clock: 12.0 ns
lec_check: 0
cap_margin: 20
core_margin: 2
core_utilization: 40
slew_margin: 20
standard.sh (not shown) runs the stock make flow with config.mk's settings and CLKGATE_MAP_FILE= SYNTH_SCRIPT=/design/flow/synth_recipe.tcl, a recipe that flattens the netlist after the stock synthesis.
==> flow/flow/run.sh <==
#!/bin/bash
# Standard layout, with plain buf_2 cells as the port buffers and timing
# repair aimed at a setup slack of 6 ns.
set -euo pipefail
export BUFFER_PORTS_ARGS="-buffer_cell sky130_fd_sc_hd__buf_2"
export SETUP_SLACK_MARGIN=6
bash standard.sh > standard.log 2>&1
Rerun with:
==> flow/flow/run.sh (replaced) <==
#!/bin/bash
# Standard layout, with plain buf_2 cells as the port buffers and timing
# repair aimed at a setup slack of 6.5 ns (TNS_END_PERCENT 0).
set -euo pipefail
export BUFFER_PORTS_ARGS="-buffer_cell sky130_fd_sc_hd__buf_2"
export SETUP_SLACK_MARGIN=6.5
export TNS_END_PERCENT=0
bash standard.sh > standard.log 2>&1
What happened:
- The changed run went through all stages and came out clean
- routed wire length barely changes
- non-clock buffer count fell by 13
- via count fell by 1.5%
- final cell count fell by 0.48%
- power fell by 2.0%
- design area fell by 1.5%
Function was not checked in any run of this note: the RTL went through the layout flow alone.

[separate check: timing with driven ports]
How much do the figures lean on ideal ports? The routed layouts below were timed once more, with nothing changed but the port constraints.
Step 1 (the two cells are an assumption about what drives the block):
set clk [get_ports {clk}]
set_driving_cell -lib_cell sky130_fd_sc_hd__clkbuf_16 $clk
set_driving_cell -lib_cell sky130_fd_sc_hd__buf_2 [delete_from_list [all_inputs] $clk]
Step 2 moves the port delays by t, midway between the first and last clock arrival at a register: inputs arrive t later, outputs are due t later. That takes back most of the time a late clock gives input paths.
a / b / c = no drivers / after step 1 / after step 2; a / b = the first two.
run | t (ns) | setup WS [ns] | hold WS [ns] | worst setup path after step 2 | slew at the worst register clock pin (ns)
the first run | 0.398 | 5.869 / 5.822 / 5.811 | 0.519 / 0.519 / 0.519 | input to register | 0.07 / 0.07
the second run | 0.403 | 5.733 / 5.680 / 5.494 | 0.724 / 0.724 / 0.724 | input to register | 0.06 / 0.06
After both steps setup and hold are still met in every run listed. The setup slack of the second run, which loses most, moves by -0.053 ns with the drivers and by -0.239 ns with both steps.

* **EXERCISE DETAILS**: Line by line, output the data precisely as shown above.

* **EXERCISE RESULT**:
clock: 12.0 ns
lec_check: 0
cap_margin: 20
core_margin: 2
core_utilization: 40
slew_margin: 20
standard.sh (not shown) runs the stock make flow with config.mk's settings and CLKGATE_MAP_FILE= SYNTH_SCRIPT=/design/flow/synth_recipe.tcl, a recipe that flattens the netlist after the stock synthesis.
==> flow/flow/run.sh <==
#!/bin/bash
# Standard layout, with plain buf_2 cells as the port buffers and timing
# repair aimed at a setup slack of 6 ns.
set -euo pipefail
export BUFFER_PORTS_ARGS="-buffer_cell sky130_fd_sc_hd__buf_2"
export SETUP_SLACK_MARGIN=6
bash standard.sh > standard.log 2>&1
Rerun with:
==> flow/flow/run.sh (replaced) <==
#!/bin/bash
# Standard layout, with plain buf_2 cells as the port buffers and timing
# repair aimed at a setup slack of 6.5 ns (TNS_END_PERCENT 0).
set -euo pipefail
export BUFFER_PORTS_ARGS="-buffer_cell sky130_fd_sc_hd__buf_2"
export SETUP_SLACK_MARGIN=6.5
export TNS_END_PERCENT=0
bash standard.sh > standard.log 2>&1
What happened:
- The changed run went through all stages and came out clean
- routed wire length barely changes
- non-clock buffer count fell by 13
- via count fell by 1.5%
- final cell count fell by 0.48%
- power fell by 2.0%
- design area fell by 1.5%
Function was not checked in any run of this note: the RTL went through the layout flow alone.

[separate check: timing with driven ports]
How much do the figures lean on ideal ports? The routed layouts below were timed once more, with nothing changed but the port constraints.
Step 1 (the two cells are an assumption about what drives the block):
set clk [get_ports {clk}]
set_driving_cell -lib_cell sky130_fd_sc_hd__clkbuf_16 $clk
set_driving_cell -lib_cell sky130_fd_sc_hd__buf_2 [delete_from_list [all_inputs] $clk]
Step 2 moves the port delays by t, midway between the first and last clock arrival at a register: inputs arrive t later, outputs are due t later. That takes back most of the time a late clock gives input paths.
a / b / c = no drivers / after step 1 / after step 2; a / b = the first two.
run | t (ns) | setup WS [ns] | hold WS [ns] | worst setup path after step 2 | slew at the worst register clock pin (ns)
the first run | 0.398 | 5.869 / 5.822 / 5.811 | 0.519 / 0.519 / 0.519 | input to register | 0.07 / 0.07
the second run | 0.403 | 5.733 / 5.680 / 5.494 | 0.724 / 0.724 / 0.724 | input to register | 0.06 / 0.06
After both steps setup and hold are still met in every run listed. The setup slack of the second run, which loses most, moves by -0.053 ns with the drivers and by -0.239 ns with both steps.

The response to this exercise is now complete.